National Hedgehog Day

National Hedgehog Day falls on the 2nd of February every year.

A hedgehog captured in a trail camera at night
A hedgehog captured in one of Heene Cemetery’s infrared cameras at night

Hedgehog Day is a Roman tradition preceding the modern ‘Groundhog Day’. While groundhogs are native to North America, various animals have been used in Europe, to help predict the end of winter, and the coming of spring, including the hedgehog. The Ancient Roman tradition passed down into other European folklore, in particular in Ireland. If a hedgehog was seen at the start of February, it was thought to be a sign of good weather, and a promise of warmer days. A no-show from hedgehogs meant winter was sure to continue for several more weeks.

Days of the Year

Did you know we have cared for and released three pairs of rescued hedgehogs?
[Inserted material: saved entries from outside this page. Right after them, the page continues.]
## design.v

```verilog
`timescale 1ns / 1ps
module full_adder(
    input logic a,b,cin,
    output logic s, cout
    );
    assign s = a^b^cin;
    assign cout = (a&b)|((a^b)&cin);
endmodule
`timescale 1ns / 1ps
module nbits_ripple_adder #(parameter N=4)(
    input logic[N-1:0] a,b,
    input logic cin,
    output logic[N-1:0]s, 
    output logic cout
    );
    logic [N:0]c;
    assign c[0] = cin;
    assign cout = c[N];
    genvar i;
    generate
        for(i = 0; i<N; i++) begin
            full_adder fa_i(a[i],b[i],c[i],s[i],c[i+1]);
        end
    endgenerate
endmodule
```
==> design/flow/design.v <==
`timescale 1ns / 1ps
module MAC #(parameter size=4, bit_width=8, bit_width_2=16)(
     clk,
	 rst_n,  
	 acc_out,	
	 data_in,	
	 wt_path_in,
	 data_out,	
	 wt_path_out		
	 );
	input clk;
	input rst_n;  
	input [bit_width-1:0] data_in;   
	input [bit_width-1:0] wt_path_in;    
	output reg [bit_width_2-1:0] acc_out;   
	output reg [bit_width-1:0] data_out;     
	output reg [bit_width-1:0] wt_path_out;		 
	always @(posedge clk or negedge rst_n)begin
		if(!rst_n) begin  
			data_out 	<= 0;
			wt_path_out <= 0;
			acc_out 	<= 0;
		end else begin   
			data_out 	<= data_in;
			wt_path_out <= wt_path_in;
			acc_out     <= acc_out + data_out*wt_path_out;
		end
	end
endmodule
`timescale 1ns / 1ps
module MMU_S #(parameter size=4, bit_width=8, bit_width_2=16, arr_width=32, acc_width=256)  
(
	clk,
	rst_n,
	control,
	data_arr,
	wt_arr,
	acc_out
    );
	input clk;
	input rst_n;
	input control; 
	input [arr_width-1:0] data_arr; 
	input [arr_width-1:0] wt_arr;   
	output reg [acc_width-1:0] acc_out;
	reg [arr_width-1:0] weight_in;  
	always@(posedge clk or negedge rst_n) begin
		if (!rst_n)begin
			weight_in <= 0;
		end else if (control) begin	
			weight_in <= wt_arr;  
		end else begin
			weight_in <= 0;		
		end
	end
	integer x;
	reg [arr_width-1:0] weight_in_d [0:size-1];
	always@(posedge clk or negedge rst_n) begin
		if (!rst_n) begin
			for ( x = 0; x < size; x = x + 1) begin
				weight_in_d[x] <= 0;
			end
		end else begin
			weight_in_d[0] <= weight_in;
			for ( x = 1; x < size; x = x + 1) begin
				weight_in_d[x] <= weight_in_d[x-1] << bit_width;
			end
		end
	end
	integer i, j, k, y;
	reg [bit_width-1:0] w [0:size-1];
	always@(posedge clk or negedge rst_n) begin
		if (!rst_n)begin
			for (i = 0; i < size; i = i + 1) begin
				w[i] <= 0;
			end	
		end else begin	
			for (i = 0; i < size; i = i + 1) begin
				w[i] <= weight_in_d[i][(size*bit_width-1)-:bit_width];
			end	
		end
	end
	localparam delay = size-2;
	reg [bit_width-1:0] w_d [0:size-1][0:delay-1];	
	always@(posedge clk or negedge rst_n) begin
		if (!rst_n) begin
			for ( y = 0; y < size; y = y + 1) begin
				for ( j = 0; j < delay; j = j + 1) begin
					w_d[y][j] <= 0;
				end
			end	
		end else begin	
			for ( y = 0; y < size; y = y + 1) begin
				w_d[y][0] <= w[y];
				for ( j = 1; j < delay; j = j + 1) begin
					w_d[y][j] <= w_d[y][j-1];
				end
			end	
		end
	end
	wire [bit_width-1:0] w_f [0:size-1];
	genvar z;
	generate
		for (z = 0; z < size; z = z + 1) begin : assign_loop
			assign w_f[z] = w_d[z][delay-1];
		end
	endgenerate
	reg [bit_width-1:0] a [0:size-1];
	always@(posedge clk or negedge rst_n) begin
		if (!rst_n)begin
		    for (k = 0; k < size; k = k + 1) begin
				a[k]  <= 0;	
			end	
		end else begin	
		    for (k = 0; k < size; k = k + 1) begin
				a[k]  <= data_arr[k*bit_width+:bit_width];	
			end	
		end
	end
	wire  [bit_width-1:0] a_out [0:size-1][0:size-1] ;
	wire [bit_width-1:0] w_out [0:size-1][0:size-1] ;
	wire [bit_width-1:0] out_pre [0:size-1][0:size-1];
	genvar r, c;
	generate
		for (r = 0; r < size; r = r + 1) begin : mac_r
			for (c = 0; c < size; c = c + 1) begin : mac_c
				if (r == 0 && c == 0) begin
					MAC mac(.clk(clk), .rst_n(rst_n), .acc_out(out_pre[0][0]), .data_in(a[0]), .wt_path_in(w_f[0]), .data_out(a_out[0][0]), .wt_path_out(w_out[0][0]));
				end else if (r == 0) begin
					MAC mac(.clk(clk), .rst_n(rst_n), .acc_out(out_pre[c][0]), .data_in(a[c]), .wt_path_in(w_out[c-1][0]), .data_out(a_out[c][0]), .wt_path_out(w_out[c][0]));
				end else if (c == 0) begin
					MAC mac(.clk(clk), .rst_n(rst_n), .acc_out(out_pre[c][r]), .data_in(a_out[0][r-1]), .wt_path_in(w_f[r]), .data_out(a_out[0][r]), .wt_path_out(w_out[0][r]));
				end else begin
					MAC mac(.clk(clk), .rst_n(rst_n), .acc_out(out_pre[c][r]), .data_in(a_out[c][r-1]), .wt_path_in(w_out[c-1][r]), .data_out(a_out[c][r]), .wt_path_out(w_out[c][r]));
				end
			end
		end
	endgenerate
	integer m, n;
	always@(posedge clk or negedge rst_n) begin
		if (!rst_n)begin
			acc_out <= 0;
		end else begin			
			for(n=0; n<size; n=n+1) begin
				for(m=0; m<size; m=m+1) begin
				acc_out <= {acc_out[acc_width-1:bit_width],out_pre[n][m]};
				end
			end
	   end
	end
endmodule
Heene Cemetery was successfully assessed by Brent Lodge wildlife hospital, to be a rescue release site.

Our first pair of hedgehogs arrived in 2017 and conservation volunteers eagerly signed up for a daily feeding rota. We then proceeded to introduce a new pair each year.

If you live nearby, have you found hedgehogs visiting your garden? They have been filmed crawling under the cemetery gates and can travel up to 5 miles in a night!

Friends of Heene Cemetery celebrate National Hedgehog Day which falls on 2nd of February every year.

We were not able to rescue any hedgehogs during 2020, but hope we will be able to this year. Help us celebrate the rescue of hedgehogs and their introduction to Heene.